The Peixoto Group operates with permanent holding periods. We acquire businesses in the United States and Brazil with the explicit intention of never selling them. There is no fund to wind down, no limited partners expecting distributions on a fixed schedule, and no artificial exit pressure. When we tell a founder or management team that we are building alongside them for decades, we mean it — and that changes every conversation that follows.
The compounding advantages of patient capital are not theoretical. When a CEO knows the ownership horizon is measured in decades, capital allocation shifts decisively toward long-term value creation. R&D budgets stop getting trimmed to hit a quarterly EBITDA target. Hiring decisions favor builders over caretakers. Customer relationships deepen because the business is not perpetually in transition mode, waiting for the next sponsor to arrive with a new hundred-day plan.
Where we diverge most sharply from traditional PE is in what we do after we acquire. We deploy enterprise-grade operational infrastructure — proprietary financial systems, cross-border legal frameworks, integrated technology platforms — into every portfolio company. These are not cosmetic improvements designed to dress up a business for resale. They are structural investments that typically require 18 to 24 months before their full impact is visible in the numbers. A five-year fund cannot afford that runway. We can.
This infrastructure becomes a compounding edge. Once a business is running on robust financial controls, automated compliance, and modern ERP systems, the incremental cost of scaling drops significantly. The second warehouse, the third geography, the next product line — each expansion is faster and less risky than the last because the operational backbone already exists.
We also think deeply about where we operate. The US–Brazil corridor is one of the most underexploited axes in private capital. Brazil's economy is the largest in Latin America, with a rapidly professionalizing middle market that is underserved by institutional investors. Our bilingual, bicultural team operates natively on both sides of that corridor, and our legal and financial infrastructure is purpose-built for cross-border complexity. That is not something a generalist fund can replicate with a local advisor.

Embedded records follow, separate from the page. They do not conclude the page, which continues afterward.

==> flow/design.v <==
module clock_div
#(
    parameter DIVIDE_BY = 17  
)
(
    input clock,
    input reset,
    output div_clock
);
    wire [16:0] ClkData;  
    wire [16:0] ClkOut;  
    assign div_clock = ClkOut[DIVIDE_BY - 1];
    dff div0 (
        .reset(reset),
        .clock(clock),
        .D(ClkData[0]),
        .Q(ClkOut[0]),
        .NotQ(ClkData[0])
    );
    dff div1 (
        .reset(reset),
        .clock(ClkOut[0]),
        .D(ClkData[1]),
        .Q(ClkOut[1]),
        .NotQ(ClkData[1])
    );
    dff div2 (
        .reset(reset),
        .clock(ClkOut[1]),
        .D(ClkData[2]),
        .Q(ClkOut[2]),
        .NotQ(ClkData[2])
    );
    dff div3 (
        .reset(reset),
        .clock(ClkOut[2]),
        .D(ClkData[3]),
        .Q(ClkOut[3]),
        .NotQ(ClkData[3])
    );
    dff div4 (
        .reset(reset),
        .clock(ClkOut[3]),
        .D(ClkData[4]),
        .Q(ClkOut[4]),
        .NotQ(ClkData[4])
    );
    dff div5 (
        .reset(reset),
        .clock(ClkOut[4]),
        .D(ClkData[5]),
        .Q(ClkOut[5]),
        .NotQ(ClkData[5])
    );
    dff div6 (
        .reset(reset),
        .clock(ClkOut[5]),
        .D(ClkData[6]),
        .Q(ClkOut[6]),
        .NotQ(ClkData[6])
    );
    dff div7 (
        .reset(reset),
        .clock(ClkOut[6]),
        .D(ClkData[7]),
        .Q(ClkOut[7]),
        .NotQ(ClkData[7])
    );
    dff div8 (
        .reset(reset),
        .clock(ClkOut[7]),
        .D(ClkData[8]),
        .Q(ClkOut[8]),
        .NotQ(ClkData[8])
    );
    dff div9 (
        .reset(reset),
        .clock(ClkOut[8]),
        .D(ClkData[9]),
        .Q(ClkOut[9]),
        .NotQ(ClkData[9])
    );
    dff div10 (
        .reset(reset),
        .clock(ClkOut[9]),
        .D(ClkData[10]),
        .Q(ClkOut[10]),
        .NotQ(ClkData[10])
    );
    dff div11 (
        .reset(reset),
        .clock(ClkOut[10]),
        .D(ClkData[11]),
        .Q(ClkOut[11]),
        .NotQ(ClkData[11])
    );
    dff div12 (
        .reset(reset),
        .clock(ClkOut[11]),
        .D(ClkData[12]),
        .Q(ClkOut[12]),
        .NotQ(ClkData[12])
    );
    dff div13 (
        .reset(reset),
        .clock(ClkOut[12]),
        .D(ClkData[13]),
        .Q(ClkOut[13]),
        .NotQ(ClkData[13])
    );
    dff div14 (
        .reset(reset),
        .clock(ClkOut[13]),
        .D(ClkData[14]),
        .Q(ClkOut[14]),
        .NotQ(ClkData[14])
    );
    dff div15 (
        .reset(reset),
        .clock(ClkOut[14]),
        .D(ClkData[15]),
        .Q(ClkOut[15]),
        .NotQ(ClkData[15])
    );
    dff div16 (
        .reset(reset),
        .clock(ClkOut[15]),
        .D(ClkData[16]),
        .Q(ClkOut[16]),
        .NotQ(ClkData[16])
    );
endmodule
module dff(
    input reset,
    input clock,
    input D,
    output reg Q,
    output NotQ
);
    assign NotQ = ~Q;
    always @(posedge reset, posedge clock) begin
        if (reset) begin
            Q <= 1'b0;
        end else if (clock) begin
            Q <= D;
        end
    end
endmodule
==> flow/run.sh <==
#!/bin/bash
# OpenROAD 26Q1-2900-gdf79404cd8, Yosys 0.63+post, stock flow scripts
make -C /OpenROAD-flow-scripts/flow DESIGN_CONFIG=/design/flow/config.mk WORK_HOME=/design/flow/orfs finish
==> flow/config.mk <==
export PLATFORM = sky130hd
export DESIGN_NAME = clock_div
export DESIGN_NICKNAME = clock_div
export VERILOG_FILES = /design/flow/design.v
export SDC_FILE = /design/flow/constraint.sdc
export NUM_CORES = 4
export LEC_CHECK = 1
export CORE_AREA = 10 10 85 85
export DIE_AREA = 0 0 95 95
==> flow/constraint.sdc <==
current_design clock_div

set clk_period 1.0
set clk_io_pct 0.2

create_clock -name clk0 -period $clk_period [get_ports {clock}]

set non_clock_inputs [all_inputs -no_clocks]
set_input_delay [expr $clk_period * $clk_io_pct] -clock clk0 $non_clock_inputs
set_output_delay [expr $clk_period * $clk_io_pct] -clock clk0 [all_outputs]
==> ds_physical_params.txt <==
Physical design parameters

Parameter                              Value

Final layout
  Layout cell share with drive strength beyond 1 .................. 0.02632
  Area overhead of the layout relative to synthesis .................. 23.86%
  Final Non-Filler Cells .................. about 110
  Fill cell count .................. roughly 630
  Final instance area .................. around 610 sq um
  Layout Utilization .................. 0.1116
  #MultiIn Comb .................. 0
  Combinational cell area excluding buffers and inverters .................. 0 sq um

Critical path
  Kind of start point of the critical path .................. input port
  Crit path cell chain .................. clkdlybuf4s50_1, inv_1
  Cell type of the slowest stage on the worst timing path .................. sky130_fd_sc_hd__clkdlybuf4s50_1
  Arrival time of data at the critical path endpoint .................. around 700 ps
  Buf+Inv Stages, Crit Path .................. 2
  Start point of the critical path .................. reset
  Worst Setup End Kind .................. asynchronous set/reset pin
  Worst stage delay on the critical path .................. 400 ps
  Cell count of the worst reg-to-reg path .................. 1
  Maximum fanout along the worst path .................. 2
  Worst R2R End .................. div0.Q
  Reg2Reg Launch Point .................. div0.Q
  Crit. path cell count .................. 2
  Kind of cell adding the most delay to the critical path .................. buffers and inverters
  Required time of the critical path .................. between 1000 and 1500 ps
  Worst setup path category .................. in -> async
  Reg2reg setup slack .................. approximately 530 ps

Place
  Number of instances in the placed design .................. between 100 and 150
  Detailed-placement wirelength estimate .................. 433.4 microns
  Cell Area, Placed .................. 610.6 sq um
  Post-placement setup slack .................. between 500 and 600 ps
  Routability Congestion .................. 0.6782
  Port Buffer Count .................. 2

Logic synthesis
  Top logic cell family in the synthesized netlist .................. buffers and inverters
  Area share of the largest cell type after synthesis .................. 0.8629
  Library cell occupying the most area in the post-synthesis netlist .................. sky130_fd_sc_hd__dfrtp_1
  Mean area per synthesized cell .................. ~14 sq um
  Adder and majority gate portion of the synthesized area .................. 0
  Total cells reported by yosys after synthesis .................. 35
  Synth warnings .................. 1
  Cell with the most instances after synthesis .................. sky130_fd_sc_hd__inv_1
  Flop and latch count out of synthesis .................. 17
  Post-Synthesis Cells .................. 35
  Sequential-to-total area share from yosys stat .................. 0.8629
  Number of synthesized flops with an enable pin .................. 0
  Chip area line of the yosys report .................. between 400 and 500 sq um
  Yosys xor share .................. 0
  Synthesized-area fraction occupied by ao, oa, aoi and oai cells .................. 0
  Distinct cell type count after synthesis .................. 2
  Yosys simple share .................. 0
  Most instantiated flip-flop cell in the synthesis netlist .................. sky130_fd_sc_hd__dfrtp_1
  Fraction of registers with async set/reset .................. 1.000
  Most frequent cells after synthesis .................. sky130_fd_sc_hd__inv_1 (18), sky130_fd_sc_hd__dfrtp_1 (17)
  Multiplexer area fraction after synthesis .................. 0
  Area of the mapped netlist .................. 493.0 sq um
  Top cells, area .................. sky130_fd_sc_hd__dfrtp_1 (86%), sky130_fd_sc_hd__inv_1 (14%)

Detailed routing
  Number of detailed-route iterations in the first pass .................. 4
  DRC errors left .................. 0
  Number of vias in the routed layout .................. around 180
  Drt wl/cell .................. 4.373 microns
  Ant diodes .................. 0
  Total wire length .................. 481 microns
  Number of violations reported at the end of detailed-routing iteration 0 .................. 9
  Vias per cell .................. between 1.5 and 2
  Number of nets still failing antenna checks after routing .................. 0

Clock network
  Clock slew at the register clock pins of the worst setup and hold paths .................. 0 ps
  Post-CTS Resized .................. 0
  Setup bufs post-CTS .................. 0
  Cts-stage hold buffer count .................. 0
  Late-Pin Clk Latency .................. 0 ps

STA
  Slew at the pin closest to its max-slew limit .................. between 150 and 200 ps
  Hold violation total from the final report .................. 0
  Count of endpoints without a timing constraint .................. 17
  Final setup slack of the worst path .................. ~520 ps
  Tightest slew margin relative to the limit .................. 0.8745
  Fmax .................. about 2.1 GHz
  RSZ-0062 raised after global routing .................. no
  Worst hold-check slack .................. 364.9 ps
  Number of max-slew violations in the final report .................. 0
  Setup TNS after final layout .................. 0 ps
  Skew final .................. 0 ps
  Final setup violation count .................. 0
  Register pins left without a clock .................. 16
  Share of the clock period used by the worst path after layout .................. 0.4776
  Final worst path period need .................. approximately 480 ps

Floorplan
  Ports .................. 3
  Chip area .................. between 0.009 and 0.01 sq mm
  Standard-cell rows .................. 27
  Height of the die .................. 95 microns
  Core Area .................. around 0.0055 sq mm
  Horizontal die size .................. 95 microns
  Starting Density .................. 0.09008

Power
  Peak ir drop on the vdd network .................. about 0.078 mV
  Int Power .................. 46.79 uW
  Power density relative to cell area .................. roughly 98 mW/mm^2
  Part of the power in combinational logic .................. 0.321
  Proportion of power drawn by flip-flops and latches .................. 0.679
  Net switching component of the power .................. ~13 uW
  Switching Fraction .................. 0.2161
  Cell leakage power .................. ~0.26 nW
  Overall power of the completed layout .................. around 60 uW
  Share of power burned in the clock network .................. 0

GRT
  Largest net degree at the start of global routing .................. 17
  Global-route wire length before repair .................. ~900 microns
  Grt total ovfl .................. 0
  Number of global-route vias before repair .................. about 200
  Global-route usage over all layers .................. 0.01196
  Initial antenna violation count .................. 1

Job
  Max_cap viols .................. 0
  Number of warnings in the stage logs .................. 28

Hold path
  Worst hold-check path type .................. in -> async

Run status
  Run status .................. finished clean
[metal layers]
metal / GRT usage / part of all wire
met1: 0.01810 / 0.55
met3: 0.007212 / 0.16
met4: 0 / 0
met2: 0.01487 / 0.26
met5: 0 / 0.027
[power groups by stage]
| stage | clock [mW] | combinational [mW] | sequential [mW] |
|---|---|---|---|
| final | 0 | 0.0192 | 0.0405 |
| after global routing | 0 | 0.0230 | 0.0405 |
| after CTS | 0 | 0.0207 | 0.0405 |
[state kept, by name (all words and copies together) (netlist names)]
| signal | flops |
|---|---|
| div2.Q | 1 |
| div10.Q | 1 |
| div1.Q | 1 |
| div12.Q | 1 |
| div9.Q | 1 |
| div6.Q | 1 |
| div7.Q | 1 |
| div14.Q | 1 |
| div3.Q | 1 |
| div4.Q | 1 |
| div11.Q | 1 |
| div15.Q | 1 |
| div16.Q | 1 |
| div8.Q | 1 |
| div5.Q | 1 |
| div0.Q | 1 |
| div13.Q | 1 |
[layout make-up]
class | instances | area (sq um) | area share
Timing Repair Buffer | 3 | 27.53 | 0.04508
Sequential cell | 17 | 425.4 | 0.6967
Inverter | 18 | 67.56 | 0.1107
Tap cell | 72 | 90.09 | 0.1475
[logic make-up after synthesis]
family	after synthesis
buffers and inverters	18
DFF	17
[worst max-delay path by stage]
stage | to
CTS | div0.Q
global route | div0.Q
finish | div0.Q
[cell usage in the layout, fill, tap and decap left out]
cell type / instances
sky130_fd_sc_hd__inv_1: 18
sky130_fd_sc_hd__dfrtp_1: 17
sky130_fd_sc_hd__clkdlybuf4s50_1: 2
sky130_fd_sc_hd__buf_4: 1
Power is estimated from default activity; no workload was simulated.
module subtr_4bit (
    input [3:0] A,
    input [3:0] B,
    output [3:0] dif
);
    wire [3:0] Bcomp; 
    wire [2:0] carry;
    twos_complement niceJob (
        .twoBit(B),
        .twoOut(Bcomp)
    );
    full_adder bit0 (
        .fA(A[0]),
        .fB(Bcomp[0]),
        .cIn(1'b0),
        .fY(dif[0]),
        .cOut(carry[0])
    );
    full_adder bit1 (
        .fA(A[1]),
        .fB(Bcomp[1]),
        .cIn(carry[0]),
        .fY(dif[1]),
        .cOut(carry[1])
    );
    full_adder bit2 (
        .fA(A[2]),
        .fB(Bcomp[2]),
        .cIn(carry[1]),
        .fY(dif[2]),
        .cOut(carry[2])
    );
    full_adder bit3 (
        .fA(A[3]),
        .fB(Bcomp[3]),
        .cIn(carry[2]),
        .fY(dif[3])
    );
endmodule
module twos_complement(
    input [3:0] twoBit,
    output [3:0] twoOut
);
    wire [2:0] cBit;
    full_adder two_in_bit_0 (
        .fA(~twoBit[0]),
        .fB(1'b1),
        .cIn(1'b0),  
        .fY(twoOut[0]),
        .cOut(cBit[0])
    );
    full_adder two_in_bit_1 (
        .fA(~twoBit[1]),
        .fB(1'b0),  
        .cIn(cBit[0]), 
        .fY(twoOut[1]),
        .cOut(cBit[1])
    );
    full_adder two_in_bit_2 (
        .fA(~twoBit[2]),
        .fB(1'b0),  
        .cIn(cBit[1]), 
        .fY(twoOut[2]),
        .cOut(cBit[2])
    );
    full_adder two_in_bit_3 (
        .fA(~twoBit[3]),
        .fB(1'b0),  
        .cIn(cBit[2]), 
        .fY(twoOut[3])  
    );
endmodule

Patient capital is not passive capital. We are hands-on operators, embedded in the businesses we own, accountable to their employees and customers for the long term. The thesis is simple: remove the artificial constraints imposed by fund structures, invest heavily in operational foundations, and let compound growth do what it does best when you give it time. We believe the next decade of results will make the case more clearly than any whitepaper ever could.